(DATASET EXTRACT Opens)

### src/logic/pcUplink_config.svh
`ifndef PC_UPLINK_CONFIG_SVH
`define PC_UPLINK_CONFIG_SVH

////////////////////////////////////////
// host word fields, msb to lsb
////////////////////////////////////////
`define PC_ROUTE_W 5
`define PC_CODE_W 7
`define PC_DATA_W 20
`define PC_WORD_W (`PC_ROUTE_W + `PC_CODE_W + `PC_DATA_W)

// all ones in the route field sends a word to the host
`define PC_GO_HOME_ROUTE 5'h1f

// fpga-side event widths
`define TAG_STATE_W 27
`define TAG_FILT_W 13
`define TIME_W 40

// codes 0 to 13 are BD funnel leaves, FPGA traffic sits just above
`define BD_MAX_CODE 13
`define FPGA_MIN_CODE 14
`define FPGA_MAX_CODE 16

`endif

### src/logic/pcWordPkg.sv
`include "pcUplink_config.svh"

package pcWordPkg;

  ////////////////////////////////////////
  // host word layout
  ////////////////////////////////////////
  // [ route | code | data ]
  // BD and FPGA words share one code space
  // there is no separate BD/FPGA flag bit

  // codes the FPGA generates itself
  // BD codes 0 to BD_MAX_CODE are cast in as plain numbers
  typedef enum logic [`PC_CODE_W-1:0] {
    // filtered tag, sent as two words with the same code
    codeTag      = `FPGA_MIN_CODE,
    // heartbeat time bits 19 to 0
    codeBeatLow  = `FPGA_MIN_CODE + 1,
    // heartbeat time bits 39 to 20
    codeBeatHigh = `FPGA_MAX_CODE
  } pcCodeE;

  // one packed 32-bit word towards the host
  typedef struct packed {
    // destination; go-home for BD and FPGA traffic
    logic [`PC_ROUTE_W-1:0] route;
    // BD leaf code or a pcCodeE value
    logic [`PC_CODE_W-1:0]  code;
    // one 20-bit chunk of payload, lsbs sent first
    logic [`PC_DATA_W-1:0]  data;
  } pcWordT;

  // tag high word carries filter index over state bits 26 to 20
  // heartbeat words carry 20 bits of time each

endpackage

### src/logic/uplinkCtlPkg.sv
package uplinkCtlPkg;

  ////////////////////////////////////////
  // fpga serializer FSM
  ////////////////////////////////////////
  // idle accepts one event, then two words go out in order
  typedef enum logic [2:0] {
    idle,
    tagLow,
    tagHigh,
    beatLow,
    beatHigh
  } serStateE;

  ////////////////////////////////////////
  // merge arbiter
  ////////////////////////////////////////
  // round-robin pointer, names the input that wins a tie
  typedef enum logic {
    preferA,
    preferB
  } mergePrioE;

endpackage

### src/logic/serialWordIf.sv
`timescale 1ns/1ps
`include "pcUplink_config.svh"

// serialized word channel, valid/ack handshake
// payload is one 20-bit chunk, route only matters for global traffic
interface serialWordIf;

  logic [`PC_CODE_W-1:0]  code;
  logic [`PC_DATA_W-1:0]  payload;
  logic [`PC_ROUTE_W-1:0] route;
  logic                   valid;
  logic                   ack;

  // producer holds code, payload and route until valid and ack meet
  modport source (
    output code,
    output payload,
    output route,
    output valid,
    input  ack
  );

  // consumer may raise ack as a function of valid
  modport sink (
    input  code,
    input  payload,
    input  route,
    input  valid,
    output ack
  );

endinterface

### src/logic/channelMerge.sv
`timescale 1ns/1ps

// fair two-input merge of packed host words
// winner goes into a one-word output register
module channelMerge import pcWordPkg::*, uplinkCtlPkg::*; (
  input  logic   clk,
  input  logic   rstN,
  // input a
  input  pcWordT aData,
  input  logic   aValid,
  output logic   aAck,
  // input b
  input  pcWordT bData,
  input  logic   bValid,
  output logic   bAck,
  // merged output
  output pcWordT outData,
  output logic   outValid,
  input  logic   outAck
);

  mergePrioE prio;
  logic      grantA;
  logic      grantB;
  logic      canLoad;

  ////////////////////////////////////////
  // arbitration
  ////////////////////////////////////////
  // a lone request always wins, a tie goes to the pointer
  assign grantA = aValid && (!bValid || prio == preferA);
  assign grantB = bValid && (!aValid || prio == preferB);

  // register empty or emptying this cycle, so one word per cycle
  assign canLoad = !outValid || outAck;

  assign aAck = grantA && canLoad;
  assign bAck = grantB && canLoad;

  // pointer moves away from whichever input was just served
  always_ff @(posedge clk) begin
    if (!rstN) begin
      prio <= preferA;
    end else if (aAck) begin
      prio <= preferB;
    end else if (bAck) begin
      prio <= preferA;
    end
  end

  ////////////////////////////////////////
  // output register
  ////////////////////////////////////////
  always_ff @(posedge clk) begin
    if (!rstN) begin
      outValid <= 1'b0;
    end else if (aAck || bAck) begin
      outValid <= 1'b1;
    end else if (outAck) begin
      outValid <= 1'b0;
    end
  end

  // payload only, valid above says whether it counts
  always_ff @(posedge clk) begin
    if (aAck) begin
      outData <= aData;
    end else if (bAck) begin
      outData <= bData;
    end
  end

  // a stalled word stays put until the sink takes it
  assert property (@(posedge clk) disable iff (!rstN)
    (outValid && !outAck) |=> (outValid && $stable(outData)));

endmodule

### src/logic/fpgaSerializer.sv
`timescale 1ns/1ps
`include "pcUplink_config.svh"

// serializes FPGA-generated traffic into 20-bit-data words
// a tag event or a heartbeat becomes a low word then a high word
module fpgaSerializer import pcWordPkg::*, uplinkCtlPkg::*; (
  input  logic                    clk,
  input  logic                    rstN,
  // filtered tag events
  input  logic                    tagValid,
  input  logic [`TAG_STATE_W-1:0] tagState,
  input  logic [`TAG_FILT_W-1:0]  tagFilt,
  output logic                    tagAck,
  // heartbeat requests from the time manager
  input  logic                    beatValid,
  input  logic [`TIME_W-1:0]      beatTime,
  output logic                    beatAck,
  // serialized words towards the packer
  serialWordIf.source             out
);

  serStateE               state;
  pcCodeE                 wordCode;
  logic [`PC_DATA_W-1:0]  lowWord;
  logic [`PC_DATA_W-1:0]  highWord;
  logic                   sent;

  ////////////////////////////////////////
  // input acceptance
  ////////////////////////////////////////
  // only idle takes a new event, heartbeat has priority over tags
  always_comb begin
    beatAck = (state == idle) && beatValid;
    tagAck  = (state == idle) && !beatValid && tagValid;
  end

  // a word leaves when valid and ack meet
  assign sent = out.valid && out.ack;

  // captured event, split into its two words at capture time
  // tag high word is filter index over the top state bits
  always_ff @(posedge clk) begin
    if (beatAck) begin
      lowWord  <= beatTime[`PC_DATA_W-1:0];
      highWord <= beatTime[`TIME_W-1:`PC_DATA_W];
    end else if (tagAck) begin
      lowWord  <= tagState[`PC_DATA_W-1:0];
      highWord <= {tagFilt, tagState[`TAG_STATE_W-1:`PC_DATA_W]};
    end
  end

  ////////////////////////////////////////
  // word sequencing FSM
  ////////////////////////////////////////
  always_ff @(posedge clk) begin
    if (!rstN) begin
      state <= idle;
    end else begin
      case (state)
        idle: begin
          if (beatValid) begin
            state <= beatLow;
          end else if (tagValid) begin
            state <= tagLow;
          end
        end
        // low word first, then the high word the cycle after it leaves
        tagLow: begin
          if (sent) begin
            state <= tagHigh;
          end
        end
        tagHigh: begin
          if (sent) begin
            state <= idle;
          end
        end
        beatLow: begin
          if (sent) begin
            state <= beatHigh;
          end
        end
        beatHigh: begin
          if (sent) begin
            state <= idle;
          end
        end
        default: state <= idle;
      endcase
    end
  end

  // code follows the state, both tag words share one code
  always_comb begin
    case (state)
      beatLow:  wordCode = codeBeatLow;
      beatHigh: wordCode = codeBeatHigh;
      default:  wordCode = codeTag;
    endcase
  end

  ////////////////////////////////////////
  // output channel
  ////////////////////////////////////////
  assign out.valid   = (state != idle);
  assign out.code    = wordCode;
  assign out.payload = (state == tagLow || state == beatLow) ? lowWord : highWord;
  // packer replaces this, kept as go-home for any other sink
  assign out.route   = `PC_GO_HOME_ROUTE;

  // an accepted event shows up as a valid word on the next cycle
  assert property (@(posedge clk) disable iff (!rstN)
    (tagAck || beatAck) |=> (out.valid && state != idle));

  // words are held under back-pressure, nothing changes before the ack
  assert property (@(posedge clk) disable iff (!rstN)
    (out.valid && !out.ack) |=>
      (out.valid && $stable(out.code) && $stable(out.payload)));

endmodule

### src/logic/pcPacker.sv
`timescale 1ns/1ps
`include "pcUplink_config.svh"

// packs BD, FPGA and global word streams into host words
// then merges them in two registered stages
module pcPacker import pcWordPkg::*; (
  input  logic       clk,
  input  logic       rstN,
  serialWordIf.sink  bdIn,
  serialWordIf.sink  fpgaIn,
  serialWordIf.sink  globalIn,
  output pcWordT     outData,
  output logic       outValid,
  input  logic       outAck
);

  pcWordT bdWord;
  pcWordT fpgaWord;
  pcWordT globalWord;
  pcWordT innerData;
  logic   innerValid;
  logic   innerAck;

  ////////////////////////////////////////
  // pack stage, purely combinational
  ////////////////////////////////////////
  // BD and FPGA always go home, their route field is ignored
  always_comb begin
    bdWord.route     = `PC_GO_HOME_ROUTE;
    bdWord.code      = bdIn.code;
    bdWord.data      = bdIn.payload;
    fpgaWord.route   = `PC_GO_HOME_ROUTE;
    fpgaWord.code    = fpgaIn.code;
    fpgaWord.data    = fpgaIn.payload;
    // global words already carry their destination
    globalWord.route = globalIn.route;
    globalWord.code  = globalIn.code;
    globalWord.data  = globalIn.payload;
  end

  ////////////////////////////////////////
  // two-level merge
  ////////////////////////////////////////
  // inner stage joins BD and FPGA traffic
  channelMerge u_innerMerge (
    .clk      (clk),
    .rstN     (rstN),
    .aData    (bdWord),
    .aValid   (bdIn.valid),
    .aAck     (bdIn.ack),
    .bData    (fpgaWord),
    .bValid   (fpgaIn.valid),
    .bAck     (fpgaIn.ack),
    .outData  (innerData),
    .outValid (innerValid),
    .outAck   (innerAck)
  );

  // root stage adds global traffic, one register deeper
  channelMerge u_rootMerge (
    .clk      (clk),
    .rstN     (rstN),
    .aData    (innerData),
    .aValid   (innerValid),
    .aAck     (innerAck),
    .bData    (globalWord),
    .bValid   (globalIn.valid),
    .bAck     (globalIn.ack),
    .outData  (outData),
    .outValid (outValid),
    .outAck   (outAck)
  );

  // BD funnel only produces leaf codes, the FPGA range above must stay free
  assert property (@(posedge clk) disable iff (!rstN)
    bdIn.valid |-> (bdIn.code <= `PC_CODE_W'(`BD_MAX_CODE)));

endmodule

(DATASET EXTRACT Closes)
(DATASET EXTRACT Opens)

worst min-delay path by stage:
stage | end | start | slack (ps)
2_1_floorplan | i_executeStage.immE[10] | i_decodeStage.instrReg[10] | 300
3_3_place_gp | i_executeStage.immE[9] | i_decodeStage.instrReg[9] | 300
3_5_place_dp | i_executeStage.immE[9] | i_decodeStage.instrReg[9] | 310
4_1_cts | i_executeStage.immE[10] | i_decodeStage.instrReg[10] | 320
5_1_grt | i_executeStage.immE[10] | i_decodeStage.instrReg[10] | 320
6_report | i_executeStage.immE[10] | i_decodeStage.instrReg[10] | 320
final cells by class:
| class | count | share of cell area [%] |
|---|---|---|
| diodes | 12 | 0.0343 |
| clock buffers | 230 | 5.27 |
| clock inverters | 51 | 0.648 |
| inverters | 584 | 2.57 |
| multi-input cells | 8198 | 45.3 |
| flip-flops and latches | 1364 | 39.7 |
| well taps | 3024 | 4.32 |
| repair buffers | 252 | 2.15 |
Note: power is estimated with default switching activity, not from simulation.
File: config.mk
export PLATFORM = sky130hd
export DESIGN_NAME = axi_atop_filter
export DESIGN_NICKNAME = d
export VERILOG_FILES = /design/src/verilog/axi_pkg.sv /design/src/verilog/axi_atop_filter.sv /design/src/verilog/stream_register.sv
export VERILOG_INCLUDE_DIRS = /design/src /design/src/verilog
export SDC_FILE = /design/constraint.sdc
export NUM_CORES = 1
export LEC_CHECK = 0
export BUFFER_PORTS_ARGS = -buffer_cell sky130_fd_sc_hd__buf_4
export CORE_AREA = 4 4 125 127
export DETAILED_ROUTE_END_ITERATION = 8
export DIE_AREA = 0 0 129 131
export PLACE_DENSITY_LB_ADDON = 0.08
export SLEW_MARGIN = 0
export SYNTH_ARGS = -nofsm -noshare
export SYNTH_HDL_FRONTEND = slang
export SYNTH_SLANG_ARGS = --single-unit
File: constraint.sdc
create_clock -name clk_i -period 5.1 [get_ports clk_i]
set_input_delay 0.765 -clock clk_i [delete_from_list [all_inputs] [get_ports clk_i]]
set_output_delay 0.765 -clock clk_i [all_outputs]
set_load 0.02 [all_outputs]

(DATASET EXTRACT Closes)
(DATASET EXTRACT Opens)

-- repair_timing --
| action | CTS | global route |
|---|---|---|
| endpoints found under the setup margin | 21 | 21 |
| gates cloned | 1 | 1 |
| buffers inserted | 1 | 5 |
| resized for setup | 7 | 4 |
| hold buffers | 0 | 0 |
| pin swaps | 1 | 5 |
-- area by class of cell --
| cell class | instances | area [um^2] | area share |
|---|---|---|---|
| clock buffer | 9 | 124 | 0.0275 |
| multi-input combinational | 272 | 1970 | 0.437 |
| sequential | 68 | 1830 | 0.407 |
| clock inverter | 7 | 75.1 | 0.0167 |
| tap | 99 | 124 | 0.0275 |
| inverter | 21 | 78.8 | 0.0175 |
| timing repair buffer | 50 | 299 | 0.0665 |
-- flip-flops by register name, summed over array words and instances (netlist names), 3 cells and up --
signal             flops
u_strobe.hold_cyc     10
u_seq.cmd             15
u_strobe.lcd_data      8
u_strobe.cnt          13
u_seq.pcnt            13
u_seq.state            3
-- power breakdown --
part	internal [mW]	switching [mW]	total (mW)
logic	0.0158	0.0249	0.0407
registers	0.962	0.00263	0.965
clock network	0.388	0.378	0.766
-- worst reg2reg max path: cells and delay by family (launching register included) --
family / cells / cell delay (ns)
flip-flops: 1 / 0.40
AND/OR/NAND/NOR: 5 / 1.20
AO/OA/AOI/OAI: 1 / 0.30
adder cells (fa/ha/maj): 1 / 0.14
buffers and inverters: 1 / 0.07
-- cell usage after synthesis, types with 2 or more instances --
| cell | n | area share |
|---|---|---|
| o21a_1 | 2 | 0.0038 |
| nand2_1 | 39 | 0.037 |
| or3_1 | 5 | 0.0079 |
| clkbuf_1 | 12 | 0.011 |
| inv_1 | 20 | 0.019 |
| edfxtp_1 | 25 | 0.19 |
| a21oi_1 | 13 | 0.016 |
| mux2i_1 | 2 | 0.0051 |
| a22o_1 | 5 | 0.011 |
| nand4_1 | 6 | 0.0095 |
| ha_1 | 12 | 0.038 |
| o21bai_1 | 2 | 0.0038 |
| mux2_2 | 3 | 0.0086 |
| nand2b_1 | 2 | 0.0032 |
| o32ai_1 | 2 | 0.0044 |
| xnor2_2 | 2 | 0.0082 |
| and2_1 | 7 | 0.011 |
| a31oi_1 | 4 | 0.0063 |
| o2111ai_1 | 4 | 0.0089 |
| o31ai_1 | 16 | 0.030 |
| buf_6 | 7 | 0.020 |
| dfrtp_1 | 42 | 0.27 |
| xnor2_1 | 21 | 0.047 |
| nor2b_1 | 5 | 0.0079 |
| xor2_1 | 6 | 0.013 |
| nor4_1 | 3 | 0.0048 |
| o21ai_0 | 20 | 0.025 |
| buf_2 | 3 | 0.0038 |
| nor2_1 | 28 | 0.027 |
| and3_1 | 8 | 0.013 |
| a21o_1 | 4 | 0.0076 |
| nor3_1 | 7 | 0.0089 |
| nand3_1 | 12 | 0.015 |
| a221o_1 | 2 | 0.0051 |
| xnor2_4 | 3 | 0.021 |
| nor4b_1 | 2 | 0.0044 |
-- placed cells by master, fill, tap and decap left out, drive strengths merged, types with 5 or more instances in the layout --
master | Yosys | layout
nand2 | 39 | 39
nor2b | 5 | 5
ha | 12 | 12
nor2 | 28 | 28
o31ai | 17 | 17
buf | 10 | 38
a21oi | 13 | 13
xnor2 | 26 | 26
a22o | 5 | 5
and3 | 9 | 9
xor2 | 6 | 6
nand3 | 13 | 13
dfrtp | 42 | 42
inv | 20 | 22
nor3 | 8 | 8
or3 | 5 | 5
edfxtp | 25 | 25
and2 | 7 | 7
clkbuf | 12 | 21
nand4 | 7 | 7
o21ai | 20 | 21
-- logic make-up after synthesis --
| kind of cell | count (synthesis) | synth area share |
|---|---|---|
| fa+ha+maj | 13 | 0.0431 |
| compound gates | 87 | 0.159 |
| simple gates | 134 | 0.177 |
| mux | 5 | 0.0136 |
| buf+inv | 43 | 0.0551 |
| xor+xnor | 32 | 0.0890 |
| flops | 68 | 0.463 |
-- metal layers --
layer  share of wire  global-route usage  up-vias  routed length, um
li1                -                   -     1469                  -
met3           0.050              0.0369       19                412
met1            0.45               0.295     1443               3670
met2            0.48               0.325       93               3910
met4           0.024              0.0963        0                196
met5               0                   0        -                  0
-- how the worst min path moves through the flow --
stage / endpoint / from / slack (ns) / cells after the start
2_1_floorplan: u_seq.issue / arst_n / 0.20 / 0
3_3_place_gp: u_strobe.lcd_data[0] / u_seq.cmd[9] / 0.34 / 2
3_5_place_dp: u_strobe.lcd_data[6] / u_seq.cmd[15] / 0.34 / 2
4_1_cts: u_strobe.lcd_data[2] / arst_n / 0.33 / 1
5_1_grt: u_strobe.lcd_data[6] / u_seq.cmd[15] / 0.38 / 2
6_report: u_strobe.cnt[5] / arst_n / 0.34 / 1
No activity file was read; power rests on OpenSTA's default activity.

(DATASET EXTRACT Closes)

▶ [TASK GOAL]:
Would you filter the records and copy out each line containing "master"?

▶ [RESPONSE TO THE TASK]:
-- placed cells by master, fill, tap and decap left out, drive strengths merged, types with 5 or more instances in the layout --
master | Yosys | layout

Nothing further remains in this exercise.